Po wykonanej ekspertyzie wody nadleśnictwo ustawiło specjalne tabliczki z informacją o niezgodności składu chemicznego źródła z Rozporządzeniem Ministra Zdrowia. Treść tablic i tak nie odstrasza turystów, którzy są przekonani o wspaniałych właściwościach wody.
Niektóre osoby przemierzają kilkadziesiąt kilometrów tylko po to, by napić się "cudownej wody".
Polecany artykuł:
- Przyjeżdżam aż z Kielc, mam dużo schorzeń, woda mi pomaga na osteoporozę i na jelita - przekonuje pani Teresa, emerytka z Kielc. - Dzięki tej wodzie mam lepsze trawienie - potwierdza pani Agnieszka.
Jak się jednak okazuje, nie wszyscy pielgrzymi są przekonani o wyjątkowych właściwościach źródlanej wody.
- Przyjechałem tutaj, bo żona mnie zmusiła - mówi pan Józef. - Ta "cudowna woda" to jak dla mnie zabobon - dodaje.
Popularnością źródła jest zaskoczone nawet Nadleśnictwo Stąporków.
- Nie wiem, kto nazwał to źródełko cudownym, ale wiem, że cieszy się ono dużym powodzeniem.
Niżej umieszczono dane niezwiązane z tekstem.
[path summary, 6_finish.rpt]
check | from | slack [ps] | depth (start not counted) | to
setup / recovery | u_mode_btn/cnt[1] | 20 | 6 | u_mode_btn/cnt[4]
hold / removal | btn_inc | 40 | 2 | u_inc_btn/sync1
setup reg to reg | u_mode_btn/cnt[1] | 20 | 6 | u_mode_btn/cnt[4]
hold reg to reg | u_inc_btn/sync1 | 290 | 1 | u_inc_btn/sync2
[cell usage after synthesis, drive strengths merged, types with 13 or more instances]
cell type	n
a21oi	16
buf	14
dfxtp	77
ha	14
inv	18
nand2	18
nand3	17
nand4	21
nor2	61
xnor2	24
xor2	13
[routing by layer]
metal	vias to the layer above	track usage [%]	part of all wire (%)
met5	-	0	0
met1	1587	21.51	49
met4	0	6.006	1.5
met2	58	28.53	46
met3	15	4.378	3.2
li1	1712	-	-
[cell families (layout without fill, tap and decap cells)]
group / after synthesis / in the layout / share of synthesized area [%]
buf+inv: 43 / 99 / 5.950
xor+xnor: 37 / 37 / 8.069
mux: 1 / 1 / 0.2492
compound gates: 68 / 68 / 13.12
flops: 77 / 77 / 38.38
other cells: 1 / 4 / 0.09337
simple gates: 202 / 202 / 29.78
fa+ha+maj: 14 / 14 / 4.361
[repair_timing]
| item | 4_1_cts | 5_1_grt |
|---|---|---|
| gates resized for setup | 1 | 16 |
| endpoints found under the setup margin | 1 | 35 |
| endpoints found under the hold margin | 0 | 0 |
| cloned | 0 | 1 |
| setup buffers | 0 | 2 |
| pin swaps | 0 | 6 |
`src/rtl/edc_pkg.sv`:
```
// edc_pkg: shared hit-vector width and scan FSM states
package edc_pkg;
  localparam int NDATA_DEF = 128;
  typedef enum logic [1:0] {IDLE, SCAN, DONE} state_t;
endpackage

```
`src/rtl/lsb_prio_enc.sv`:
```
// lsb_prio_enc: lowest-set-bit encoder built as a recursive tree of 2:1 merges
module lsb_prio_enc import edc_pkg::*; #(
  parameter int NDATA = NDATA_DEF,
  localparam int NDATA_LOG = $clog2(NDATA)
) (
  input  logic [NDATA-1:0]     in,
  output logic [NDATA_LOG-1:0] idx,
  output logic                 any
);
  if (NDATA == 2) begin : g_leaf
    assign any = |in;
    assign idx = ~in[0];
  end else begin : g_split
    logic [NDATA_LOG-2:0] lo_idx, hi_idx;
    logic                 lo_any, hi_any;
    lsb_prio_enc #(.NDATA(NDATA/2)) u_lo (.in(in[NDATA/2-1:0]), .idx(lo_idx), .any(lo_any));
    lsb_prio_enc #(.NDATA(NDATA/2)) u_hi (.in(in[NDATA-1:NDATA/2]), .idx(hi_idx), .any(hi_any));
    // the lower half wins whenever it has any set bit
    assign any = lo_any | hi_any;
    assign idx = lo_any ? {1'b0, lo_idx} : {1'b1, hi_idx};
  end
endmodule

```
`src/rtl/bitidx_enum.sv`:
```
// bitidx_enum: emits the index of every set bit of a hit vector, lowest first, then pulses done with the count
module bitidx_enum import edc_pkg::*; #(
  parameter int NDATA = NDATA_DEF,
  localparam int NDATA_LOG = $clog2(NDATA)
) (
  input  logic                 clk,
  input  logic                 rst_n,
  input  logic                 start,
  input  logic [NDATA-1:0]     din,
  output logic                 busy,
  output logic [NDATA_LOG-1:0] idx,
  output logic                 idx_valid,
  input  logic                 idx_ready,
  output logic                 done,
  output logic [NDATA_LOG:0]   count
);
  state_t               state, nxt;
  logic [NDATA-1:0]     mask, onehot;
  logic [NDATA_LOG-1:0] enc_idx;
  logic                 any, hs;
  lsb_prio_enc #(.NDATA(NDATA)) u_enc (.in(mask), .idx(enc_idx), .any(any));
  assign idx       = any ? enc_idx : '0;
  assign onehot    = {{(NDATA-1){1'b0}}, 1'b1} << enc_idx;
  assign idx_valid = state == SCAN;
  assign busy      = state != IDLE;
  assign done      = state == DONE;
  assign hs        = idx_valid & idx_ready;
  always_comb begin
    nxt = state == IDLE ? (start ? (|din ? SCAN : DONE) : IDLE) :
          state == SCAN ? ((hs && mask == onehot) ? DONE : SCAN) : IDLE;
  end
  always_ff @(posedge clk or negedge rst_n) begin
    if (!rst_n) begin
      state <= IDLE;
      mask  <= '0;
      count <= '0;
    end else begin
      state <= nxt;
      if (state == IDLE && start) begin
        mask  <= din;
        count <= '0;
      end else if (hs) begin
        mask  <= mask & ~onehot;
        count <= count + 1'b1;
      end
    end
  end
endmodule
```
`config.mk`:
```
export PLATFORM = sky130hd
export DESIGN_NAME = bitidx_enum
export DESIGN_NICKNAME = d
export VERILOG_FILES = /design/src/rtl/edc_pkg.sv /design/src/rtl/lsb_prio_enc.sv /design/src/rtl/bitidx_enum.sv
export SDC_FILE = /design/constraint.sdc
export NUM_CORES = 1
export LEC_CHECK = 0
export CAP_MARGIN = 10
export CORE_UTILIZATION = 61
export DETAILED_ROUTE_END_ITERATION = 16
export PLACE_DENSITY = 0.95
export REMOVE_ABC_BUFFERS = 1
export SYNTH_ARGS = -nofsm -noshare
export SYNTH_HDL_FRONTEND = slang
export SYNTH_SLANG_ARGS = --single-unit
```
`constraint.sdc`:
```
create_clock -name clk -period 6.85 [get_ports clk]
set_input_delay 0.685 -clock clk [delete_from_list [all_inputs] [get_ports clk]]
set_output_delay 0.685 -clock clk [all_outputs]
set_load 0.01 [all_outputs]
```
==> metrics.md <==
| Metric | Value |
|---|---|
| Status | finished clean |
| Hold Violations, Final | 0 |
| Via/cell ratio | 6.79 |
| Cts hold-fix bufs | 0 |
| WP data required | 7150 ps |
| Simple-Gate Fraction of Synth Area | 0.261 |
| Die footprint | 18600 µm² |
| Clk_lat worst skew | 440 ps |
| Setup bufs post-CTS | 0 |
| RSZ-0062 raised after global routing | false |
| Peak VDD IR | 0.469 mV |
| Num CTS Buffers | 17 |
| Synth top area share | 0.314 |
| Synth Area in Compound Gates | 0.124 |
| Synthesized area | 11000 µm² |
| Pre-CTS setup slack | 1600 ps |
| CP Capture Type | flip-flop |
| Share of cells above drive strength 1 | 0.0500 |
| Total design power | 7.16 mW |
| Die height | 136 µm |
| Post-route setup slack | 1330 ps |
| Top layer in use | met4 |
| Initial Util | 0.629 |
| H-tree level count | 4 |
| Antenna Violating Nets Remaining | 0 |
| First-pass GRT wire length | 54900 µm |
| Mean Syn Cell Area | 8.55 µm² |
| TritonCTS clock tree | built |
| Antenna cells | 0 |
| Post-Synth XOR/XNOR Area | 0.00558 |
| Final setup vio count | 0 |
| Wire length per cell | 21.5 µm |
| Final #Nets | 1649 |
| F_max | 181 MHz |
| Hold Crit Class | input pin to asynchronous set/reset pin |
| Setup TNS | 0 ps |
| P&R area growth vs syn | 19.3% |
| Fillcell total | 1248 |
| Skew final | 10.3 ps |
| Commonest cells after routing, fill and taps aside | nand2_1, clkdlybuf4s50_1, o21ai_0 |
| Final WL | 34900 µm |
| Fin. max-slew vios | 0 |
| Worst-Margin Slew | 1110 ps |
| WL met2 | 16200 µm |
| Clock Path Buffers | 2 |
| Synth unique cells | 57 |
| Period utilization | 0.805 |
| Final critical-path required period | 5520 ps |
| Number of flops mapped to enable cells by yosys | 0 |
| Syn Inst Count | 1286 |
| Die Wd | 136 µm |
| WL met3 | 3450 µm |
| Crit path DAT | 5820 ps |
| MaxCap Viol Count | 0 |
| Worst r2r path cells | 13 |
| Total gr overflow | 0 |
| Vias in the first global route | 10800 |
| Post-route core utilization | 0.750 |
| Tot GR Track Use | 0.387 |
| Worst reg2reg setup slack | 1330 ps |
| Worst r2r dst | state[0]$_DFF_PN0_ |
| Most common cell after layout, fill and taps aside | nand2_1 |
| Synth area leader | dfrtp_1 |
| First-pass iteration count of the detailed router | 6 |
| Sequential-to-total area share from yosys stat | 0.314 |
| Post-DP Area | 12500 µm² |
| DRC Markers | 0 |
| DR iter-0 viols | 1613 |
| Port Buffers | 149 |
| Reg2reg start | mask[4]$_DFFE_PN0P_ |
| Syn. warnings | 0 |
| Rel. slew slack | 0.260 |
| Post-synthesis mux area share | 0.105 |
| Placer Congestion | 0.985 |
| Largest family of logic cells by synthesized area | simple AND/OR/NAND/NOR gates |
| Worst setup SP type | flip-flop |
| Reg clk slew, reported paths | 60 ps |
| CTS Root Cell | clkbuf_16 |
| Async SR Flop Fraction | 1.00 |
| Register bit count reported by yosys | 138 |
| CTS resizes | 0 |
| Rows | 48 |
| WS Path Type | flip-flop to flip-flop |
| Initial antenna violation count | 0 |
| Static leakage | 5.27 nW |
| Core box area | 17500 µm² |
| Main synth FF type | dfrtp_1 |
| Via Count | 11000 |
| Power density over the cells | 546 nW/µm² |
| Maximum net fanout on the critical path | 30 |
| WL met1 | 13600 µm |
| Final Instance Area | 13100 µm² |
| Io pins | 150 |
| Largest net degree at the start of global routing | 267 |
| Synth area leaders | dfrtp_1, ha_1, mux2i_1 |
| HPWL Detailed | 24400 µm |
| # clock sinks | 138 |
| Post-Synth Adder-Cell Area | 0.147 |
==> cell type report <==
cell class,count,area [µm²],share of cell area
Inverter,21,78.8,0.00601
Tap cell,225,282,0.0215
Sequential cell,138,3450,0.263
Clock inverter,10,141,0.0108
Clock buffer,21,480,0.0366
Multi-Input combinational cell,1049,7090,0.541
Timing Repair Buffer,161,1590,0.121
==> critical path, stage by stage (launching register included) <==
cell	delay (ps)
dfrtp_1	420
nor4_1	560
and4_1	460
nand2_1	230
nor3_1	570
nand3_1	370
a21boi_4	890
nand3_1	190
ha_1	330
nand4_1	210
nor4_1	470
nand4_1	240
nor3_1	300
o21ai_0	140
==> kinds of logic (layout without fill, tap and decap cells) <==
kind of cell,count (synthesis),count (layout)
flops,138,138
simple gates,563,563
buf+inv,99,213
mux,115,115
fa+ha+maj,129,129
xor+xnor,7,7
compound gates,235,235
==> synthesized netlist by cell type, drive strengths merged, types with 3 or more instances <==
cell and instances:
nand2 152, nand2b 8, nor2 82, o31ai 8, nor2b 12, nand4 49
ha 129, mux2i 115, dfrtp 138, or4 16, clkbuf 45, and3 3
a211oi 5, nor4 72, nor3 21, xor2 5, o22a 3, a221oi 7
buf 33, o21bai 6, o2111ai 3, a21oi 42, and4 4, nand3 136
or2 3, o21ai 144, and2 3, inv 21
==> state kept, by name, indices dropped and copies added (netlist names) <==
register	flops
mask	128
count	8
state	2
==> through the flow <==
stage          std cells  hold WS, ps
2_1_floorplan       1208          389
3_3_place_gp        1593          522
3_5_place_dp        1593          565
4_1_cts             1624          494
5_1_grt             1625          539
6_report            1625          447
==> worst max-delay path by stage <==
stage | slack, ps | startpoint | cells after the start | to
floorplan | -1850 | state[0]$_DFF_PN0_ | 3 | mask[0]$_DFFE_PN0P_
global placement | 1760 | mask[44]$_DFFE_PN0P_ | 14 | state[0]$_DFF_PN0_
detailed placement | 1600 | mask[44]$_DFFE_PN0P_ | 14 | state[0]$_DFF_PN0_
CTS | 1550 | mask[44]$_DFFE_PN0P_ | 14 | state[0]$_DFF_PN0_
global route | 1230 | mask[44]$_DFFE_PN0P_ | 14 | state[0]$_DFF_PN0_
finish | 1330 | mask[4]$_DFFE_PN0P_ | 13 | state[0]$_DFF_PN0_
==> power breakdown <==
part,internal (mW),switching [mW]
registers,1.15,0.496
clock network,0.609,0.378
logic,1.50,3.03
total,3.25,3.90
==> routing by layer <==
metal | track usage | up-vias
met2 | 0.617 | 647
met1 | 0.493 | 5244
li1 | - | 4997
met4 | 0.195 | 0
met5 | 0 | -
met3 | 0.0880 | 150
(Power assumes the default switching activity.)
Ludzie przyjeżdżają, biorą wodę, więc w ostatnim czasie nadleśnictwo wykonało badania wody - informuje Tomasz Kuszewski, Inżynier Nadzoru stąporkowskiego nadleśnictwa. - W tej chwili przy źródełku pojawiła się tabliczka z podanym składem wody oraz informacją, że nie spełnia ona rozporządzenia ministerstwa - dodaje leśnik.
Wątpliwością w sprawie wody jest przede wszystkim podwyższone stężenie manganu. Dopuszczalna norma to 50 mikrogramów na litr, a w niekłańskiej wodzie jest 246 mikrogramów tego pierwiastka na litr.
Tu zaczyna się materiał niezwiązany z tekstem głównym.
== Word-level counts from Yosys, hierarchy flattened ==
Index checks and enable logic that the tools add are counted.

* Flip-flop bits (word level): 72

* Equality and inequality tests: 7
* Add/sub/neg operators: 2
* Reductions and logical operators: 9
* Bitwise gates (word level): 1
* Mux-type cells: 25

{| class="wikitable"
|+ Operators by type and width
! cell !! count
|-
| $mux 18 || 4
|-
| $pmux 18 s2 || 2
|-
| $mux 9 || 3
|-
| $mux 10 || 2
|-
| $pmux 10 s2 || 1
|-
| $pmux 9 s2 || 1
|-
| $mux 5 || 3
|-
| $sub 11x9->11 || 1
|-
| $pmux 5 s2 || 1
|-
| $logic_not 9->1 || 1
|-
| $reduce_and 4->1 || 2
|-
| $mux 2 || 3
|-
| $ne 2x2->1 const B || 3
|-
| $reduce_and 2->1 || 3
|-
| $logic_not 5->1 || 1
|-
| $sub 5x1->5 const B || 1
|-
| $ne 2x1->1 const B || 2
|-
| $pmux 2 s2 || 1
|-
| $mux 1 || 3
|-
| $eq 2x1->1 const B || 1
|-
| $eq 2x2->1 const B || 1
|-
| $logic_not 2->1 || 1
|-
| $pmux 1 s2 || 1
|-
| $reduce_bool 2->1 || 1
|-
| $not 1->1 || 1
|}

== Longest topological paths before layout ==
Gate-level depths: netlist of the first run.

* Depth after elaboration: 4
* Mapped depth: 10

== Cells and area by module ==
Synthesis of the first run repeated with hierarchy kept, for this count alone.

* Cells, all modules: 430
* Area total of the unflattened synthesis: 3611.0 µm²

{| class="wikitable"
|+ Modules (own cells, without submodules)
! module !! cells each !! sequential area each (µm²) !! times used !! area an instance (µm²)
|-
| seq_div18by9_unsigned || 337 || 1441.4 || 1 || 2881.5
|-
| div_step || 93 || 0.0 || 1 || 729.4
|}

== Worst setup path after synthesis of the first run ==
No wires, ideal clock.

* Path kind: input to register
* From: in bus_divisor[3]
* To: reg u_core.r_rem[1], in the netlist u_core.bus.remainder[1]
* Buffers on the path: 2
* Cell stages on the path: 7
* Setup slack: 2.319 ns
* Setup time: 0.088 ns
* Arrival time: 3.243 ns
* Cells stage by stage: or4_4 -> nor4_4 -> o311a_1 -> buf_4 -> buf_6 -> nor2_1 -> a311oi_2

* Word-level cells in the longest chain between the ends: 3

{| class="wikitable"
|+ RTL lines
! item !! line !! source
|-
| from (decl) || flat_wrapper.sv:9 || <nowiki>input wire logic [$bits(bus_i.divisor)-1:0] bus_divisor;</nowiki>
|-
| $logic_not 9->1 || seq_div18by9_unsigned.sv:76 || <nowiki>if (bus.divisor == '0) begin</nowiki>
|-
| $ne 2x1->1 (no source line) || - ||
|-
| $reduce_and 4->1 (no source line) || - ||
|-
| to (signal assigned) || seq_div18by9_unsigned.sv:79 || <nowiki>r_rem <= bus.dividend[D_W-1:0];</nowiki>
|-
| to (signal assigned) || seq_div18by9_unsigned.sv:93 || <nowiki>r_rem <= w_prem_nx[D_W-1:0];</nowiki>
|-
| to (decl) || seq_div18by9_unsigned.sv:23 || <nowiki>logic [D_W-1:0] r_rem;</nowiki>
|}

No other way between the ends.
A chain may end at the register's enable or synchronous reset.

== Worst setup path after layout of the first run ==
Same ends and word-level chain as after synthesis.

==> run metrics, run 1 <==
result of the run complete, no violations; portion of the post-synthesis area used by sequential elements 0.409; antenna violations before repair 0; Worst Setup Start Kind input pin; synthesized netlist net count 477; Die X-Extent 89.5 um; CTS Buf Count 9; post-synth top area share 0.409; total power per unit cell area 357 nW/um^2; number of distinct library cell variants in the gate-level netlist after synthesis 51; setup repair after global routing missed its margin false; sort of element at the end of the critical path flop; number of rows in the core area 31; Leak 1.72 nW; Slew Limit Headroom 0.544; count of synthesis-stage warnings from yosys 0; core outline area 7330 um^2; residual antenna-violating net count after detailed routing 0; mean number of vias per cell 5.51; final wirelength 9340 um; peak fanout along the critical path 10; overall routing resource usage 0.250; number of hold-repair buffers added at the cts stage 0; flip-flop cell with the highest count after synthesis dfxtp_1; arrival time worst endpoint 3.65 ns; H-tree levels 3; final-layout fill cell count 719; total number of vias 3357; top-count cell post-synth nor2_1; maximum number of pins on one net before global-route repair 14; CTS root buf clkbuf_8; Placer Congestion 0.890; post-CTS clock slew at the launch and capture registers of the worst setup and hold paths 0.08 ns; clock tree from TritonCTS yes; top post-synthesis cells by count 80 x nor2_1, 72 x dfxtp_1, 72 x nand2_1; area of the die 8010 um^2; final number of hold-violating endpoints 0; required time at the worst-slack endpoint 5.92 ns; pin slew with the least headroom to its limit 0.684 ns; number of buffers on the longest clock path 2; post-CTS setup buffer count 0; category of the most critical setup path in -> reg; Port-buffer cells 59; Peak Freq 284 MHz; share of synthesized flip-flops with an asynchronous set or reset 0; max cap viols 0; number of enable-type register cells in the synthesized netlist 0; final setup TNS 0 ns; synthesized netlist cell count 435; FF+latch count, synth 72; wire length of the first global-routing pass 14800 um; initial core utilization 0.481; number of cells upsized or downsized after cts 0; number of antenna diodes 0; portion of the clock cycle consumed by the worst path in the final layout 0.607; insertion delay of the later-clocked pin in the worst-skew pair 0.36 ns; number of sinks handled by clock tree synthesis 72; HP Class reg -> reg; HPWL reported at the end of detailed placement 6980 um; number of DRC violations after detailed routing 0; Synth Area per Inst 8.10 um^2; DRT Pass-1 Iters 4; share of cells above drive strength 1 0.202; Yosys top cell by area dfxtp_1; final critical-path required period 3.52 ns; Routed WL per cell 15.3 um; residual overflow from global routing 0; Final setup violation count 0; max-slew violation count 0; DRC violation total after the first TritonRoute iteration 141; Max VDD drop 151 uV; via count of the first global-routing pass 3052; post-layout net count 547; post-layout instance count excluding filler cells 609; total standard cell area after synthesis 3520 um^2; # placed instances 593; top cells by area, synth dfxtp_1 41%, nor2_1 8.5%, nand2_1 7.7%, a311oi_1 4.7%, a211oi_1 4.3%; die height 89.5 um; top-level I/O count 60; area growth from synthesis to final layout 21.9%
===== src/rtl/key_debounce.sv =====
// rtl/key_debounce.sv - key synchroniser, debouncer and press-edge pulse
module key_debounce #(
  parameter int DEB_CYCLES = 20000
) (
  input  logic clk,
  input  logic clr_n,
  input  logic key,
  output logic press
);

  localparam int CW = (DEB_CYCLES > 1) ? $clog2(DEB_CYCLES) : 1;
  localparam logic [CW-1:0] CNT_LAST = CW'(DEB_CYCLES - 1);

  logic [1:0]    sync_q;
  logic          level_q;
  logic          level_d1;
  logic [CW-1:0] cnt_q;

  // Two-flop synchroniser for the asynchronous key pin
  always_ff @(posedge clk or negedge clr_n) begin
    if (!clr_n) sync_q <= 2'b00;
    else        sync_q <= {sync_q[0], key};
  end

  // Accept the new level only after it has been stable for DEB_CYCLES cycles
  always_ff @(posedge clk or negedge clr_n) begin
    if (!clr_n) begin
      level_q <= 1'b0;
      cnt_q   <= '0;
    end else if (sync_q[1] == level_q) begin
      cnt_q <= '0;
    end else if (cnt_q == CNT_LAST) begin
      level_q <= sync_q[1];
      cnt_q   <= '0;
    end else begin
      cnt_q <= cnt_q + CW'(1);
    end
  end

  // One-cycle pulse on accepted 0->1; release is silent
  always_ff @(posedge clk or negedge clr_n) begin
    if (!clr_n) begin
      level_d1 <= 1'b0;
      press    <= 1'b0;
    end else begin
      level_d1 <= level_q;
      press    <= level_q & ~level_d1;
    end
  end

endmodule
### src/rtl/mc_control_fsm_if.sv
// Control bundle between the multicycle main control FSM and the datapath.
// The FSM side uses the master modport; the datapath (or a bench) uses slave.
interface mc_control_fsm_if;
    logic [2:0] opcode;
    logic       zero;
    logic       memReady;
    logic       pcEn;
    logic       iorD;
    logic       memRead;
    logic       memWrite;
    logic       irWrite;
    logic       memToReg;
    logic       regDst;
    logic       regWrite;
    logic       aluSrcA;
    logic [1:0] aluSrcB;
    logic [1:0] aluOp;
    logic [1:0] pcSource;
    logic       illegalOp;
    logic [3:0] state;

    modport master (
        input  opcode, zero, memReady,
        output pcEn, iorD, memRead, memWrite, irWrite, memToReg, regDst,
               regWrite, aluSrcA, aluSrcB, aluOp, pcSource, illegalOp, state
    );

    modport slave (
        output opcode, zero, memReady,
        input  pcEn, iorD, memRead, memWrite, irWrite, memToReg, regDst,
               regWrite, aluSrcA, aluSrcB, aluOp, pcSource, illegalOp, state
    );
endinterface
Tomasz Kuszewski podkreśla jednak, że nie oznacza to, iż woda nie nadaje się do picia.
- Poziom manganu jest przekroczony dość znacznie, ale woda jest dobra, smaczna. Wody lecznicze w uzdrowiskach też mają różne składy i nadają się na różne schorzenia - wyjaśnia. - Ludzie korzystają nie tylko z tego źródła, ale też z innych i wszystko jest dobrze. To nie jest tak, że woda jest trująca czy niezdatna do picia, tylko po prostu nie pokrywa się z rozporządzeniem ministra - puentuje Tomasz Kuszewski.